Taxes on lands and property gifted to war heroes were lightly taxed while other lands were taxed in three installments. This type of taxation was called Balagachchu. The Ukkal inscription records that when land owners defaulted on taxes for three years in a row under normal circumstances, the lands were seized and sold by the village community. In most of the kingdom, land taxes were paid in goods and services and rarely was cash accepted. This was true in the domains of the feudatory Gangas and Cholas as well. From inscriptions it is known that government owned granaries and storehouses which ensured that grain and corn of the best quality was available at market rates, while old or low quality material was auctioned off at bargain prices or destroyed. A tax called Bhutapattapratyaya was levied on imported items called upatta while locally produced items were called bhuta and manufactured and stored items were called sambhrta. In addition, there were general excise and local taxes levied on villages. Taxes were levied on daily household items such as clarified butter and charcoal. Among non-agricultural rural people, herdsman and cattle breeders had to pay taxes also.
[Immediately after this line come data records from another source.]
<file path="config.mk">
export PLATFORM = sky130hd
export DESIGN_NAME = cpc_top
export DESIGN_NICKNAME = d
export VERILOG_FILES = /design/src/rtl/cpc_pkg.sv /design/src/rtl/cpc_top.sv
export SDC_FILE = /design/constraint.sdc
export NUM_CORES = 1
export LEC_CHECK = 0
export ABC_CLOCK_PERIOD_IN_PS = 3700
export BUFFER_PORTS_ARGS = -buffer_cell sky130_fd_sc_hd__buf_4
export CAP_MARGIN = 20
export CORE_MARGIN = 5
export CORE_UTILIZATION = 35
export CTS_BUF_LIST = sky130_fd_sc_hd__clkbuf_4
export CTS_CLUSTER_DIAMETER = 30
export DETAILED_ROUTE_END_ITERATION = 12
export PLACE_DENSITY = 0.58
export SYNTH_ARGS = -nofsm -noshare
export SYNTH_HDL_FRONTEND = slang
export SYNTH_SLANG_ARGS = --single-unit
</file>
<file path="constraint.sdc">
create_clock -name CLOCK -period 3.7 [get_ports CLOCK]
set_input_delay 0.185 -clock CLOCK [delete_from_list [all_inputs] [get_ports CLOCK]]
set_output_delay 0.185 -clock CLOCK [all_outputs]
set_load 0.02 [all_outputs]
</file>
<file path="src/rtl/cpc_pkg.sv">
package cpc_pkg;

  // ----------------------------------------------------------------
  // Timing
  // ----------------------------------------------------------------
  localparam int CLK_MHZ = 200;
  localparam int FAULT_PULSE_US = 128;
  localparam int FAULT_PULSE_CYC = FAULT_PULSE_US * CLK_MHZ;
  localparam int PULSE_CNT_W = 16;

  // ----------------------------------------------------------------
  // Input current limit codes and reset values
  // ----------------------------------------------------------------
  typedef enum logic [1:0] {
    CPC_ILIM_100MA = 2'h0,
    CPC_ILIM_1500MA = 2'h1
  } cpc_ilim_t;

  localparam cpc_ilim_t ILIM_RESET = CPC_ILIM_100MA;
  localparam logic [1:0] TS_FAULT_RESET = 2'h0;

  typedef enum logic [1:0] {
    CPC_TS_NORMAL = 2'h0,
    CPC_TS_WARM = 2'h1,
    CPC_TS_COOL = 2'h2,
    CPC_TS_COLD = 2'h3
  } cpc_ts_t;

  // Comparator results from the analog front end.
  typedef struct packed {
    logic in_present;
    logic above_uvlo;
    logic above_sleep;
  } cpc_supply_t;

  // Four thermistor comparators, each high when its threshold is crossed.
  typedef struct packed {
    logic cold;
    logic cool;
    logic warm;
    logic hot;
  } cpc_therm_t;

endpackage

</file>
<file path="src/rtl/cpc_top.sv">
`timescale 1ns/1ps
module cpc_top
  import cpc_pkg::*;
(
  // Clock and reset
  input wire logic CLOCK,
  input wire logic RST_N,
  // Variant and pins
  input wire logic VARIANT_PSEL,
  input wire logic HW_DISABLE_INPUT,
  input wire logic SOURCE_SELECT,
  input wire logic DPDM_SHORT,
  // Analog comparators
  input wire cpc_supply_t SUPPLY,
  input wire cpc_therm_t PACK_THERMISTOR_INPUT,
  // Charger core
  input wire logic CYCLE_START,
  input wire logic CHARGING,
  input wire logic CHARGE_DONE,
  input wire logic FAULT,
  input wire logic STAT_ENABLE,
  // Outputs
  output logic HIZ_MODE,
  output cpc_ilim_t INPUT_ILIM,
  output logic USB_LOW_CURRENT_MODE,
  output logic GATE_DRIVE_SUPPLY,
  output logic DISCHARGE_FET_GATE,
  output logic STAT_OUT,
  output logic STAT_OE,
  output logic INT_OUT,
  output logic INT_OE,
  output cpc_ts_t TS_FAULT
);

  // ----------------------------------------------------------------
  // Supply qualification
  // ----------------------------------------------------------------
  wire logic supply_ok = SUPPLY.in_present & SUPPLY.above_uvlo & SUPPLY.above_sleep;
  wire logic hiz = HW_DISABLE_INPUT;

  // ----------------------------------------------------------------
  // Input current limit selection
  // ----------------------------------------------------------------
  // The D+/D- result is only meaningful on the detection variant.
  wire cpc_ilim_t ilim_dpdm = DPDM_SHORT ? CPC_ILIM_1500MA : CPC_ILIM_100MA;
  wire cpc_ilim_t ilim_psel = SOURCE_SELECT ? CPC_ILIM_100MA : CPC_ILIM_1500MA;
  wire cpc_ilim_t ilim_pick = VARIANT_PSEL ? ilim_psel : ilim_dpdm;
  wire logic sample_now = CYCLE_START & ~hiz;
  cpc_ilim_t ilim_q;
  wire cpc_ilim_t ilim_d = sample_now ? ilim_pick : ilim_q;

  always_ff @(posedge CLOCK or negedge RST_N) begin
    if (!RST_N) begin
      ilim_q <= ILIM_RESET;
    end else begin
      ilim_q <= ilim_d;
    end
  end

  // ----------------------------------------------------------------
  // Fault pulse timer
  // ----------------------------------------------------------------
  // A fault during a running pulse restarts it, so while STAT_ENABLE is high
  // the host sees at least the full width after the latest fault.
  localparam logic [PULSE_CNT_W-1:0] PULSE_LOAD = PULSE_CNT_W'(FAULT_PULSE_CYC);
  logic [PULSE_CNT_W-1:0] pulse_q;
  logic fault_q;
  wire logic fault_rise = FAULT & ~fault_q;
  wire logic pulse_on = pulse_q != '0;
  wire logic [PULSE_CNT_W-1:0] pulse_d = fault_rise ? PULSE_LOAD :
                                         (pulse_on ? pulse_q - 1'b1 : pulse_q);

  always_ff @(posedge CLOCK or negedge RST_N) begin
    if (!RST_N) begin
      pulse_q <= '0;
      fault_q <= 1'b0;
    end else begin
      pulse_q <= pulse_d;
      fault_q <= FAULT;
    end
  end

  // ----------------------------------------------------------------
  // Status outputs
  // ----------------------------------------------------------------
  wire logic charging_low = CHARGING & ~CHARGE_DONE & ~hiz;
  wire logic stat_low_d = STAT_ENABLE & (charging_low | pulse_on);
  logic stat_low_q;

  always_ff @(posedge CLOCK or negedge RST_N) begin
    if (!RST_N) begin
      stat_low_q <= 1'b0;
    end else begin
      stat_low_q <= stat_low_d;
    end
  end

  assign STAT_OUT = 1'b0;
  assign STAT_OE = stat_low_q;
  assign INT_OUT = 1'b0;
  assign INT_OE = stat_low_q;

  // ----------------------------------------------------------------
  // Supply, gate and thermistor outputs
  // ----------------------------------------------------------------
  logic drv_q;
  logic discharge_fet_gate_q;
  cpc_ts_t ts_q;
  wire cpc_ts_t ts_d = PACK_THERMISTOR_INPUT.cold ? CPC_TS_COLD :
                       PACK_THERMISTOR_INPUT.cool ? CPC_TS_COOL :
                       (PACK_THERMISTOR_INPUT.warm | PACK_THERMISTOR_INPUT.hot) ? CPC_TS_WARM :
                       CPC_TS_NORMAL;

  always_ff @(posedge CLOCK or negedge RST_N) begin
    if (!RST_N) begin
      drv_q <= 1'b0;
      discharge_fet_gate_q <= 1'b0;
      ts_q <= cpc_ts_t'(TS_FAULT_RESET);
    end else begin
      drv_q <= supply_ok;
      discharge_fet_gate_q <= supply_ok & SUPPLY.in_present & ~hiz;
      ts_q <= ts_d;
    end
  end

  assign HIZ_MODE = hiz;
  assign INPUT_ILIM = ilim_q;
  assign USB_LOW_CURRENT_MODE = ilim_q == CPC_ILIM_100MA;
  assign GATE_DRIVE_SUPPLY = drv_q;
  assign DISCHARGE_FET_GATE = discharge_fet_gate_q;
  assign TS_FAULT = ts_q;
endmodule // cpc_top

</file>
==> results of run 1 <==
[logic make-up (layout without fill, tap and decap cells)]
family                   Yosys count  in the layout  synth area share (%)
multiplexers                       2              2                  1.65
buffers and inverters             14             38                  6.38
flip-flops                        23             23                  47.4
other                              1              3                 0.309
AO/OA/AOI/OAI                     29             29                  16.5
AND/OR/NAND/NOR                   57             57                  26.8
adder cells (fa/ha/maj)            1              1                  1.03
[area by class of cell]
cell class / count / area [um2]
flip-flops and latches: 23 / 576
repair buffers: 28 / 215
fillers: 343 / 1870
inverters: 6 / 22.5
clock buffers: 4 / 30.0
well taps: 46 / 57.6
multi-input cells: 92 / 569
[metrics by stage]
stage                     hold slack, ps  area, um2
after floorplan                     -111       1220
after global placement              97.6       1420
after detailed placement             106       1420
after CTS                           29.1       1470
after global routing                31.0       1470
final                               46.7       1470
[worst max-delay path by stage]
stage,from,endpoint,depth (start not counted)
after global placement,pulse_q[0],pulse_q[10],6
after CTS,pulse_q[0],pulse_q[10],6
final,pulse_q[0],pulse_q[10],6
after global routing,pulse_q[0],pulse_q[10],6
after detailed placement,pulse_q[0],pulse_q[10],6
after floorplan,pulse_q[0],pulse_q[10],6
[synth_stat cells, types with 2 or more instances]
cell / number / area share (%)
a21oi_1: 10 / 4.1
a31o_2: 2 / 1.4
and2_1: 3 / 1.5
buf_4: 5 / 3.1
dfrtp_1: 23 / 47
inv_1: 6 / 1.9
mux2i_1: 2 / 1.6
nand2_1: 8 / 2.5
nand2b_1: 4 / 2.1
nand3_1: 2 / 0.82
nand4_1: 3 / 1.5
nor2_1: 12 / 3.7
nor3_1: 2 / 0.82
nor3b_1: 2 / 1.2
nor4_1: 5 / 2.6
o31ai_1: 3 / 1.9
o41ai_1: 2 / 1.4
or2_2: 2 / 1.0
or3_1: 2 / 1.0
or4_1: 3 / 1.9
[report_power, final]
part	switching, mW	leakage [nW]	internal (mW)
Combinational	0.157	0.348	0.131
Clock	0.0710	0.0184	0.0493
Sequential	0.0664	0.281	0.307
Total	0.294	0.647	0.487
[worst max-delay path, stage by stage (launching register included)]
cell and delay [ps]:
dfrtp_1 430, inv_1 90, ha_1 210, nor3b_1 470
nand2_1 270, or4_2 660, nand3_1 100
[repair_timing]
action,in CTS,in global routing
hold buffers,2,0
endpoints found under the hold margin,24,0
gates resized for setup,0,0
[routing by layer]
layer	global-route usage, %	vias to the layer above	share of wire, %
met5	0	-	0
met4	3.65	0	0.50
met3	3.40	2	7.6
met2	22.0	36	50
met1	14.8	500	42
li1	-	514	-
[state kept, by name, summed over array words and instances, names as in the netlist]
signal,flops
DISCHARGE_FET_GATE,1
fault_q,1
GATE_DRIVE_SUPPLY,1
pulse_q,16
INT_OE,1
INPUT_ILIM,1
TS_FAULT,2
==> flow_metrics.py, run 1 <==
metrics = {
    "power_and_ir_drop": {
        "cellLeakagePower_nw": 0.647,
        "power.density_mw_per_mm2": 531,
        "ir_drop_uv": 201,
        "power_uw": 781,
    },
    "critical_path": {
        "r2r-start": "pulse_q[0]",
        "crit_path_start_kind": "flip-flop",
        "r2r_end": "pulse_q[10]",
        "reg2regPathDepth": 6,
        "crit_arrival_ps": 2530,
        "path_class": "reg -> reg",
        "path_max_fanout": 7,
        "endpoint_kind": "flip-flop",
        "crit_required_ps": 3940,
        "ff2ff_setup_slack_ps": 1410,
    },
    "floorplanning": {
        "die_x_um": 68.9,
        "pin_count": 30,
        "dieArea_mm2": 0.00475,
        "initial_core_util_pct": 36.4,
        "die_h_um": 68.9,
        "rows": 21,
        "core_mm2": 0.00334,
    },
    "detailed_routing": {
        "routed-via-count": 1052,
        "firstDrtPassIters": 4,
        "wl_um": 2580,
        "ant_nets": 0,
        "wl_per_cell_um": 13.0,
        "drc": 0,
        "drt_iter0_drc": 84,
        "viasPerCell": 5.29,
    },
    "timing": {
        "post-route-min-period_ps": 2290,
        "tightest_slew_ps": 875,
        "drv_slew": 0,
        "fmax_mhz": 437,
        "fin_setup_tns_ps": 0,
        "maxSlewHeadroom_pct": 41.2,
        "fin_crit_sh_pct": 61.9,
        "rsz0062_at_grt": "no",
        "setup_viol_count_final": 0,
        "finClkSkew_ps": 5.87,
        "hold_violations": 0,
        "timing.final.ws_setup_ps": 1410,
    },
    "synth": {
        "ys_async_sr_fraction_pct": 100,
        "synth_area_mm2": 0.00121,
        "synth_edf_count": 0,
        "ys_ff_latch": 23,
        "postSynthAreaPerCell_um2": 9.57,
        "ys_seq_area_share_pct": 47.4,
        "syn_inst": 127,
        "yosys_warnings": 0,
        "synth_flop_cell": "dfrtp_1",
        "synth_cell_types": 46,
    },
    "placed_design": {
        "gp_congestion": 0.833,
        "dp_hpwl_um": 1940,
        "dp.cells": 193,
        "dp_slack_ps": 1510,
        "numPortBuffers": 26,
    },
    "final_layout": {
        "fin_cells": 199,
        "nNetsFinal": 173,
        "area.growth.synth_to_final_pct": 21.0,
        "mostFrequentLayoutCells": "buf_4 (26), dfrtp_1 (23), nor2_1 (12), a21oi_1 (10), nand2_1 (8)",
        "antenna_cells": 0,
        "final_common_cell": "buf_4",
        "final_util_pct": 44.1,
        "drive_gt1_share_pct": 24.2,
    },
    "cts": {
        "clock_path_buffers": 2,
        "cts-root-buf": "clkbuf_4",
        "cts_buffers": 3,
        "postCtsSetupBuffers": 0,
        "clk_pin_slew_worst_paths_ps": 120,
        "clk_latency_ps": 300,
        "cts_tree": "built",
        "clock-sinks": 23,
        "h-tree-depth": 1,
    },
    "global_route": {
        "antenna_found_initial": 0,
        "grt_max_degree": 24,
        "track_usage_pct": 12.5,
        "overflow": 0,
        "grt_pass1_vias": 1062,
        "grt_pass1_wl_um": 4510,
    },
    "min_path": {
        "hold_class": "in -> reg",
        "hold_path_depth": 2,
        "min_to": "TS_FAULT[0]",
        "worstHoldStart": "PACK_THERMISTOR_INPUT[2]",
    },
    "outcome": {
        "outcome": "finished clean",
    },
    "flow_run": {
        "maxCapViolCount": 0,
    },
}
Power figures use the tool's default switching activity.
==> run 2: changes to the inputs <==
--- a/config.mk
+++ b/config.mk
@@ -5,7 +5,7 @@
 export SDC_FILE = /design/constraint.sdc
 export NUM_CORES = 1
 export LEC_CHECK = 0
-export ABC_CLOCK_PERIOD_IN_PS = 3700
+export ABC_CLOCK_PERIOD_IN_PS = 2100
 export BUFFER_PORTS_ARGS = -buffer_cell sky130_fd_sc_hd__buf_4
 export CAP_MARGIN = 20
 export CORE_MARGIN = 5
@@ -13,7 +13,7 @@
 export CTS_BUF_LIST = sky130_fd_sc_hd__clkbuf_4
 export CTS_CLUSTER_DIAMETER = 30
 export DETAILED_ROUTE_END_ITERATION = 12
-export PLACE_DENSITY = 0.58
+export PLACE_DENSITY = 0.6
 export SYNTH_ARGS = -nofsm -noshare
 export SYNTH_HDL_FRONTEND = slang
 export SYNTH_SLANG_ARGS = --single-unit
==> constraint.sdc (replaced) <==
create_clock -name CLOCK -period 2.1 [get_ports CLOCK]
set_input_delay 0.105 -clock CLOCK [delete_from_list [all_inputs] [get_ports CLOCK]]
set_output_delay 0.105 -clock CLOCK [all_outputs]
set_load 0.02 [all_outputs]
==> run 2 against run 1 <==
- hold slack lost 6.0 ps
- final area is 6.1% higher
- sequential cell count unchanged
- final cell count up 5.0%
- critical path depth shrank 2
- power up 86%
- sequential share of layout area shrank 2.3 points
==> flow_metrics.py, run 2 (synthesized netlist as in run 1, its figures left out) <==
metrics = {
    "outcome": {
        "outcome": "finished clean",
    },
    "min_path": {
        "hold_class": "in -> reg",
        "hold_path_depth": 2,
        "worstHoldStart": "SUPPLY[1]",
        "min_to": "GATE_DRIVE_SUPPLY",
    },
    "placed_design": {
        "placed_area_mm2": 0.00146,
        "dp_hpwl_um": 2020,
        "gp_congestion": 0.856,
        "dp_slack_ps": 100,
        "dp.cells": 198,
        "numPortBuffers": 26,
    },
    "critical_path": {
        "reg2regPathDepth": 4,
        "crit_arrival_ps": 2200,
        "path_class": "reg -> reg",
        "endpoint_kind": "flip-flop",
        "crit_path_start_kind": "flip-flop",
        "crit_required_ps": 2340,
        "path_max_fanout": 5,
        "ff2ff_setup_slack_ps": 140,
        "r2r_end": "pulse_q[12]",
        "crit_path_start": "pulse_q[8]",
        "r2r-start": "pulse_q[8]",
    },
    "timing": {
        "rsz0062_at_grt": "no",
        "fin_setup_tns_ps": 0,
        "hold_violations": 0,
        "fin_crit_sh_pct": 93.3,
        "timing.final.ws_setup_ps": 140,
        "finClkSkew_ps": 6.17,
        "fmax_mhz": 510,
        "drv_slew": 0,
        "hold_ws_ps": 40.7,
        "post-route-min-period_ps": 1960,
        "setup_viol_count_final": 0,
    },
    "final_layout": {
        "area.growth.synth_to_final_pct": 28.4,
        "final_area_mm2": 0.00156,
        "nNetsFinal": 183,
        "antenna_cells": 0,
        "regMostFlops": "pulse_q",
        "drive_gt1_share_pct": 26.4,
        "fill_cells": 346,
        "final_util_pct": 46.8,
        "largest_reg_flops": 16,
        "final_common_cell": "buf_4",
        "mostFrequentLayoutCells": "buf_4 (31), dfrtp_1 (23), nor2_1 (12), a21oi_1 (10), nand2_1 (8)",
        "fin_cells": 209,
    },
    "detailed_routing": {
        "firstDrtPassIters": 4,
        "wl_per_cell_um": 13.5,
        "routed-via-count": 1077,
        "wl_um": 2820,
        "drc": 0,
        "ant_nets": 0,
        "drt_iter0_drc": 70,
        "viasPerCell": 5.15,
    },
    "power_and_ir_drop": {
        "ir_drop_uv": 437,
        "power_mw": 1.45,
        "cellLeakagePower_nw": 0.693,
        "power.density_mw_per_mm2": 930,
    },
    "floorplanning": {
        "dieArea_mm2": 0.00475,
        "pin_count": 30,
        "die_x_um": 68.9,
        "die_h_um": 68.9,
        "initial_core_util_pct": 36.4,
        "rows": 21,
        "core_mm2": 0.00334,
    },
    "global_route": {
        "grt_pass1_vias": 1133,
        "grt_max_degree": 24,
        "antenna_found_initial": 0,
        "grt_pass1_wl_um": 4800,
        "overflow": 0,
        "track_usage_pct": 13.5,
    },
    "cts": {
        "clk_pin_slew_worst_paths_ps": 130,
        "postCtsSetupBuffers": 0,
        "clock-sinks": 23,
        "clock_path_buffers": 2,
        "cts-root-buf": "clkbuf_4",
        "clk_latency_ps": 310,
        "h-tree-depth": 1,
        "cts_tree": "built",
        "cts_buffers": 3,
    },
    "flow_run": {
        "maxCapViolCount": 0,
    },
}
[run 2: worst max-delay path by stage]
stage / cells after the start / end
final: 4 / pulse_q[12]
after global routing: 4 / pulse_q[7]
after CTS: 6 / pulse_q[10]
after detailed placement: 6 / pulse_q[10]
after global placement: 6 / pulse_q[10]
after floorplan: 6 / pulse_q[10]
[run 2: what timing repair did]
action                                  CTS  global route
resized for setup                         0             1
endpoints found under the setup margin    0             3
endpoints found under the hold margin    28             0
hold buffers                              7             0
[run 2: per-layer routing]
metal	track usage [%]	share of wire (%)	up-vias
li1	-	-	537
met2	24.3	49	42
met4	5.60	1.7	0
met3	2.27	5.3	7
met5	0	0	-
met1	15.8	44	491
[run 2: layout make-up]
cell class / count / area (um2) / share of cell area, %
well taps: 46 / 57.6 / 3.69
inverters: 6 / 22.5 / 1.44
flip-flops and latches: 23 / 576 / 36.9
clock inverters: 1 / 5.00 / 0.321
clock buffers: 3 / 22.5 / 1.44
multi-input cells: 92 / 574 / 36.8
repair buffers: 38 / 303 / 19.4
[run 2: critical path, stage by stage (launching register included)]
cell	delay, ps
dfrtp_1	430
or4_4	580
or3_1	340
or4_1	400
a21oi_1	140
[run 2: power breakdown]
part           switching (mW)  leakage (nW)  internal (mW)
registers               0.109         0.281          0.540
clock network           0.133        0.0177         0.0712
logic                   0.308         0.395          0.289
total                   0.551         0.693          0.901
The Rashtrakuta government levied a shipping tax of one golden Gadyana on all foreign vessels embarking to any other ports and a fee of one silver Ctharna on vessels travelling locally. Taxes were levied on all types of artisans such as potters, sheep herders, weavers, oilmen, shopkeepers, stall owners, brewers and gardeners. Taxes on perishable items such as fish, meat, honey, medicine, fruits and essentials like fuel was as high as 16%. Under miscellaneous taxes were ferry and house taxes, only the Brahmins and their temple institutions being subjected at a lower rate. Some forms of taxation was occasional or uncommon, levied on villages only during encampment of the army or the police (Bhafas) on a march. Under such circumstances, the army (Chata) was allowed limited access to the village or township and that was only under special circumstances which ensured daily life in the communities continued unhindered. Customary presents were give to the king or royal officers on such festive occasions of as marriage or the birth of a son.

Emergency taxes are described in the writings of Somadeva and were applied under extraordinary circumstances when even Brahmins and temples were not excluded. These were applicable when the kingdom was under duress, facing natural calamities, or preparing for war or overcoming its ravages. Fines were charged on socially or politically alienated villages, the term used being Sadandadas aparadhah or Pratishisiddhaya. Since these taxes were uncommon, income to state from these sources was small overall. Income on government property included taxes on stray plots of cultivable land, forests, forest produce, waste lands, lands awaiting cultivation and specific trees such as sandal, Hirda, mango and Madhuka, even when these were found growing on private property. The kingdom did not lay claim to the entire land inside its territory. A record of the feudatory Vaidumba king from southern Deccan says the king had to purchase three veils of land from a local assembly in order to assign it to a temple in a village. Taxes on salt and minerals were mandatory, although the empire did not claim sole ownership of mines, implying that private mineral prospecting and the quarrying business may have been active. The term used for these taxes was Sahadhyantara Siddhi. Treasures, even when discovered on private land, were included as taxable earnings as were the incomes and properties of persons who died without heirs. If there were no survivors in the family, the state claimed all the properties.